## Collected data
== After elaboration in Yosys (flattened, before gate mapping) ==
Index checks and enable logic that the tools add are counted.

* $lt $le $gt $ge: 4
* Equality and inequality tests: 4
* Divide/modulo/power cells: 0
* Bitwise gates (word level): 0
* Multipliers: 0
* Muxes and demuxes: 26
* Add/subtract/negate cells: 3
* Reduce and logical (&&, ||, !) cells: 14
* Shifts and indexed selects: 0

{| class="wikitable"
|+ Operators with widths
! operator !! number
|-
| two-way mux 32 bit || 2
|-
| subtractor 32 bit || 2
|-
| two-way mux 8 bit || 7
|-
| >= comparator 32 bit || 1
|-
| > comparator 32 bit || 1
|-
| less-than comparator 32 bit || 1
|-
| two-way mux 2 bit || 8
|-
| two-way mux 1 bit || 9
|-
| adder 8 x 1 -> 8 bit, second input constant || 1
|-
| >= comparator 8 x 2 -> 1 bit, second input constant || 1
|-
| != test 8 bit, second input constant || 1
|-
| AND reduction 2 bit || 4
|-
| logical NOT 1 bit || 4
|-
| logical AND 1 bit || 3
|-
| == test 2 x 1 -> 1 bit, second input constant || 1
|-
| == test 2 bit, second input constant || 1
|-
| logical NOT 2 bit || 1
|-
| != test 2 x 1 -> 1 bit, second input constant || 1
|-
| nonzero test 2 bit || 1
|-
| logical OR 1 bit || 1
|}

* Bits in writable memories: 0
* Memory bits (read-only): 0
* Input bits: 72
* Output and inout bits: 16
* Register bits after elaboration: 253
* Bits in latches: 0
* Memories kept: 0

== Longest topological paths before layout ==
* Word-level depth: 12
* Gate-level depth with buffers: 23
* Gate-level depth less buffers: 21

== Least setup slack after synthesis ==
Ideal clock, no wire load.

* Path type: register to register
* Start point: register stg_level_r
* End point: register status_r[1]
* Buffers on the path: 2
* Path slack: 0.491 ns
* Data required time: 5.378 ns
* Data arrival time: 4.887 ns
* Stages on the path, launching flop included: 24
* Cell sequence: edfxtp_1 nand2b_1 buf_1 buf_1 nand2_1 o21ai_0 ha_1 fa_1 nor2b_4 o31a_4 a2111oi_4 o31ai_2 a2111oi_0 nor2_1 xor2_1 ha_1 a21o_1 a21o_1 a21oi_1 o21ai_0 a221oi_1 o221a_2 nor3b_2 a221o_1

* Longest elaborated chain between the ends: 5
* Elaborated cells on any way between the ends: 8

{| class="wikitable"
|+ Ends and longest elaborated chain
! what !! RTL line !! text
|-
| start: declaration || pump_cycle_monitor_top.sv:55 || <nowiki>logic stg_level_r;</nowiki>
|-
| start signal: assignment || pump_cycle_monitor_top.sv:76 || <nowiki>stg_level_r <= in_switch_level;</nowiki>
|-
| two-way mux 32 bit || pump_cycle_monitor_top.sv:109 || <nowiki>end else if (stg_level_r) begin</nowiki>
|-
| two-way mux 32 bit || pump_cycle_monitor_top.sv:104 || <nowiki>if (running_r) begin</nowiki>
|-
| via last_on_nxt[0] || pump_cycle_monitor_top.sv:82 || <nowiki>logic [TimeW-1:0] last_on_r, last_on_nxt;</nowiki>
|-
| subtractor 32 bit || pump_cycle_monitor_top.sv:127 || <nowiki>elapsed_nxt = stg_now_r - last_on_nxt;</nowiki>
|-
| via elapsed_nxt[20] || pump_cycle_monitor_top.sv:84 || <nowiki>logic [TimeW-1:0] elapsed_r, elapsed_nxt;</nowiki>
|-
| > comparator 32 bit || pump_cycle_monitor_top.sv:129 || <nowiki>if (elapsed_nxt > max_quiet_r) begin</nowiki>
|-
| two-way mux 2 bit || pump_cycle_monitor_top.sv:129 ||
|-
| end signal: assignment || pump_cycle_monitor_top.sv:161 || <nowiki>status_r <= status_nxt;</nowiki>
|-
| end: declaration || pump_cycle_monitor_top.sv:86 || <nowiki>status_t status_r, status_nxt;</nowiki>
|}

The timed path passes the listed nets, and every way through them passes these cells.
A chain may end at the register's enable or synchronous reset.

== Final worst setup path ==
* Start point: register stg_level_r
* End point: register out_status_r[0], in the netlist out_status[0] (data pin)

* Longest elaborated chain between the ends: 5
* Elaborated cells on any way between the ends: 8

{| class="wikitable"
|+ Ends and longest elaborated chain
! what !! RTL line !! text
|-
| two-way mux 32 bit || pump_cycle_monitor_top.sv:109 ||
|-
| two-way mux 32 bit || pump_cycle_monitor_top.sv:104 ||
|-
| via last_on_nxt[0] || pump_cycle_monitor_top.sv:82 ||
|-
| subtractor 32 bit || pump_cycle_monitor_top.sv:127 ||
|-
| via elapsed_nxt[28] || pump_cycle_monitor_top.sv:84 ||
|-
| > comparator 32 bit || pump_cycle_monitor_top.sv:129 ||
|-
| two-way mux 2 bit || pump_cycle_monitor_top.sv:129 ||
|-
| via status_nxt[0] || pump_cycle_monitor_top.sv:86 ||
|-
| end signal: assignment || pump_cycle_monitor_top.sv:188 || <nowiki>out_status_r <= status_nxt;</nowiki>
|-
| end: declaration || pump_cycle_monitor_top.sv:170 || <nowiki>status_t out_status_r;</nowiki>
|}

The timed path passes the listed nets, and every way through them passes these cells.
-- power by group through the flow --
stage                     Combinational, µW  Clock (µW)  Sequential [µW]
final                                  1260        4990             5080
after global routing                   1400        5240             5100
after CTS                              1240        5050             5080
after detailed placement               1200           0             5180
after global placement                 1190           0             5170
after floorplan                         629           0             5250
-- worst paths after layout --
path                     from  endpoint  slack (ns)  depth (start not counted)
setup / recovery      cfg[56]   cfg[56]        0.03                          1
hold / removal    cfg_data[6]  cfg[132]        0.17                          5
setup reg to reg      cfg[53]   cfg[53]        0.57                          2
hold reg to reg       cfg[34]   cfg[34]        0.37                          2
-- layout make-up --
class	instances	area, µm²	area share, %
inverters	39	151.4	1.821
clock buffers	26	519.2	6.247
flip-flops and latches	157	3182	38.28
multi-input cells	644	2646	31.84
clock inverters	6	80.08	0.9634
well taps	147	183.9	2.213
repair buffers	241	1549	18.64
`src/rtl/itc_pkg.sv`:
```
// Shared constants, codes and types for the impedance torque controller.
`default_nettype none

package itc_pkg;

  localparam int DATA_WIDTH      = 32;
  localparam int FRAC_BITS       = 16;
  localparam int GAIN_WIDTH      = DATA_WIDTH - 1;
  localparam int DIFF_WIDTH      = DATA_WIDTH + 1;
  localparam int PROD_WIDTH      = 2 * DATA_WIDTH + 1;
  localparam int TERM_WIDTH      = PROD_WIDTH - FRAC_BITS;
  localparam int PAIR_WIDTH      = TERM_WIDTH + 1;
  localparam int SUM_WIDTH       = TERM_WIDTH + 2;
  localparam int FF_THRESHOLD    = (1 << FRAC_BITS) / 100;
  localparam int NUM_SIGNALS     = 6;
  localparam int TDATA_WIDTH     = ((NUM_SIGNALS * DATA_WIDTH + 7) / 8) * 8;
  localparam int FUNC_WIDTH      = 2;
  localparam int CFG_INDEX_WIDTH = 3;

  localparam logic [FUNC_WIDTH-1:0] FUNC_POSITION = 2'd0;
  localparam logic [FUNC_WIDTH-1:0] FUNC_VELOCITY = 2'd1;

  typedef enum logic [CFG_INDEX_WIDTH-1:0] {
    REG_STIFFNESS = 3'd0,
    REG_DAMPING   = 3'd1,
    REG_INERTIA   = 3'd2,
    REG_VISCOUS   = 3'd3,
    REG_LIMIT     = 3'd4
  } cfg_reg_t;

  typedef struct packed {
    logic        [GAIN_WIDTH-1:0] stiffness_gain;
    logic        [GAIN_WIDTH-1:0] damping_gain;
    logic signed [DATA_WIDTH-1:0] inertia;
    logic signed [DATA_WIDTH-1:0] viscous_friction;
    logic        [GAIN_WIDTH-1:0] torque_limit;
  } cfg_t;

  typedef struct packed {
    logic        [FUNC_WIDTH-1:0] func;
    logic signed [DATA_WIDTH-1:0] accel_ref;
    logic signed [DATA_WIDTH-1:0] position_ref;
    logic signed [DATA_WIDTH-1:0] position_meas;
    logic signed [DATA_WIDTH-1:0] velocity_ref;
    logic signed [DATA_WIDTH-1:0] velocity_meas;
    logic signed [DATA_WIDTH-1:0] static_torque;
  } sample_t;

  typedef struct packed {
    logic        [FUNC_WIDTH-1:0] func;
    logic                         ff_static;
    logic signed [DATA_WIDTH-1:0] static_torque;
    logic signed [PROD_WIDTH-1:0] kp_prod;
    logic signed [PROD_WIDTH-1:0] kd_prod;
    logic signed [PROD_WIDTH-1:0] in_prod;
    logic signed [PROD_WIDTH-1:0] vf_prod;
  } prod_t;

endpackage

`default_nettype wire

```
`src/rtl/itc_sum_clamp.sv`:
```
// Law selection, wide summation and symmetric clamp into the output register.
`default_nettype none

module itc_sum_clamp
  import itc_pkg::*;
(
  input  wire logic                          clk,
  input  wire logic                          rst,
  input  wire logic                          in_valid,
  output logic                               in_ready,
  input  prod_t                              in_prod,
  input  wire logic        [GAIN_WIDTH-1:0]  torque_limit,
  output logic                               out_valid,
  input  wire logic                          out_ready,
  output logic signed      [DATA_WIDTH-1:0]  out_cmd,
  output logic                               out_limited
);

  logic out_adv;
  logic s3_adv;
  logic s3_valid;

  logic signed [TERM_WIDTH-1:0] kp_t;
  logic signed [TERM_WIDTH-1:0] kd_t;
  logic signed [TERM_WIDTH-1:0] in_t;
  logic signed [TERM_WIDTH-1:0] vf_t;
  logic signed [TERM_WIDTH-1:0] t0;
  logic signed [TERM_WIDTH-1:0] t1;
  logic signed [TERM_WIDTH-1:0] t2;
  logic signed [TERM_WIDTH-1:0] t3;
  logic signed [PAIR_WIDTH-1:0] pair_a_next;
  logic signed [PAIR_WIDTH-1:0] pair_b_next;
  logic signed [PAIR_WIDTH-1:0] pair_a;
  logic signed [PAIR_WIDTH-1:0] pair_b;

  logic signed [SUM_WIDTH-1:0]  sum;
  logic signed [SUM_WIDTH-1:0]  lim_hi;
  logic signed [SUM_WIDTH-1:0]  lim_lo;
  logic signed [DATA_WIDTH-1:0] cmd_next;
  logic                         limited_next;

  assign out_adv  = !out_valid || out_ready;
  assign s3_adv   = !s3_valid || out_adv;
  assign in_ready = s3_adv;

  // floor to the fixed-point grid
  assign kp_t = TERM_WIDTH'(in_prod.kp_prod >>> FRAC_BITS);
  assign kd_t = TERM_WIDTH'(in_prod.kd_prod >>> FRAC_BITS);
  assign in_t = TERM_WIDTH'(in_prod.in_prod >>> FRAC_BITS);
  assign vf_t = TERM_WIDTH'(in_prod.vf_prod >>> FRAC_BITS);

  always_comb begin
    case (in_prod.func)
      FUNC_POSITION: begin
        t0 = kp_t;
        t1 = -kd_t;
        t2 = in_t;
        t3 = '0;
      end
      FUNC_VELOCITY: begin
        t0 = '0;
        t1 = kd_t;
        t2 = in_t;
        t3 = vf_t;
      end
      default: begin
        t0 = kp_t;
        t1 = kd_t;
        if (in_prod.ff_static) begin
          t2 = TERM_WIDTH'(in_prod.static_torque);
          t3 = '0;
        end else begin
          t2 = in_t;
          t3 = vf_t;
        end
      end
    endcase
    pair_a_next = PAIR_WIDTH'(t0) + PAIR_WIDTH'(t1);
    pair_b_next = PAIR_WIDTH'(t2) + PAIR_WIDTH'(t3);
  end

  always_ff @(posedge clk) begin
    if (rst) begin
      s3_valid <= 1'b0;
    end else if (s3_adv) begin
      s3_valid <= in_valid;
    end
  end

  always_ff @(posedge clk) begin
    if (s3_adv && in_valid) begin
      pair_a <= pair_a_next;
      pair_b <= pair_b_next;
    end
  end

  always_comb begin
    sum    = SUM_WIDTH'(pair_a) + SUM_WIDTH'(pair_b);
    lim_hi = $signed(SUM_WIDTH'({1'b0, torque_limit}));
    lim_lo = -lim_hi;
    if (sum > lim_hi) begin
      cmd_next     = lim_hi[DATA_WIDTH-1:0];
      limited_next = 1'b1;
    end else if (sum < lim_lo) begin
      cmd_next     = lim_lo[DATA_WIDTH-1:0];
      limited_next = 1'b1;
    end else begin
      cmd_next     = sum[DATA_WIDTH-1:0];
      limited_next = 1'b0;
    end
  end

  always_ff @(posedge clk) begin
    if (rst) begin
      out_valid <= 1'b0;
    end else if (out_adv) begin
      out_valid <= s3_valid;
    end
  end

  always_ff @(posedge clk) begin
    if (out_adv && s3_valid) begin
      out_cmd     <= cmd_next;
      out_limited <= limited_next;
    end
  end

  a_s3_to_out: assert property (@(posedge clk) disable iff (rst)
    s3_valid && out_adv |=> out_valid)
    else $error("sum stage lost a beat");

  a_zero_limit: assert property (@(posedge clk) disable iff (rst)
    s3_valid && out_adv && (torque_limit == '0) |=> (out_cmd == '0))
    else $error("zero limit gave nonzero torque");

  a_reset_empty: assert property (@(posedge clk)
    rst |=> !out_valid && !s3_valid)
    else $error("pipeline not empty after reset");

endmodule

`default_nettype wire

```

## WHAT YOU ARE ASKED TO DO
Where a line of the data holds the word "global", copy that line.

## TASK OUTPUT
after global routing                   1400        5240             5100
after global placement                 1190           0             5170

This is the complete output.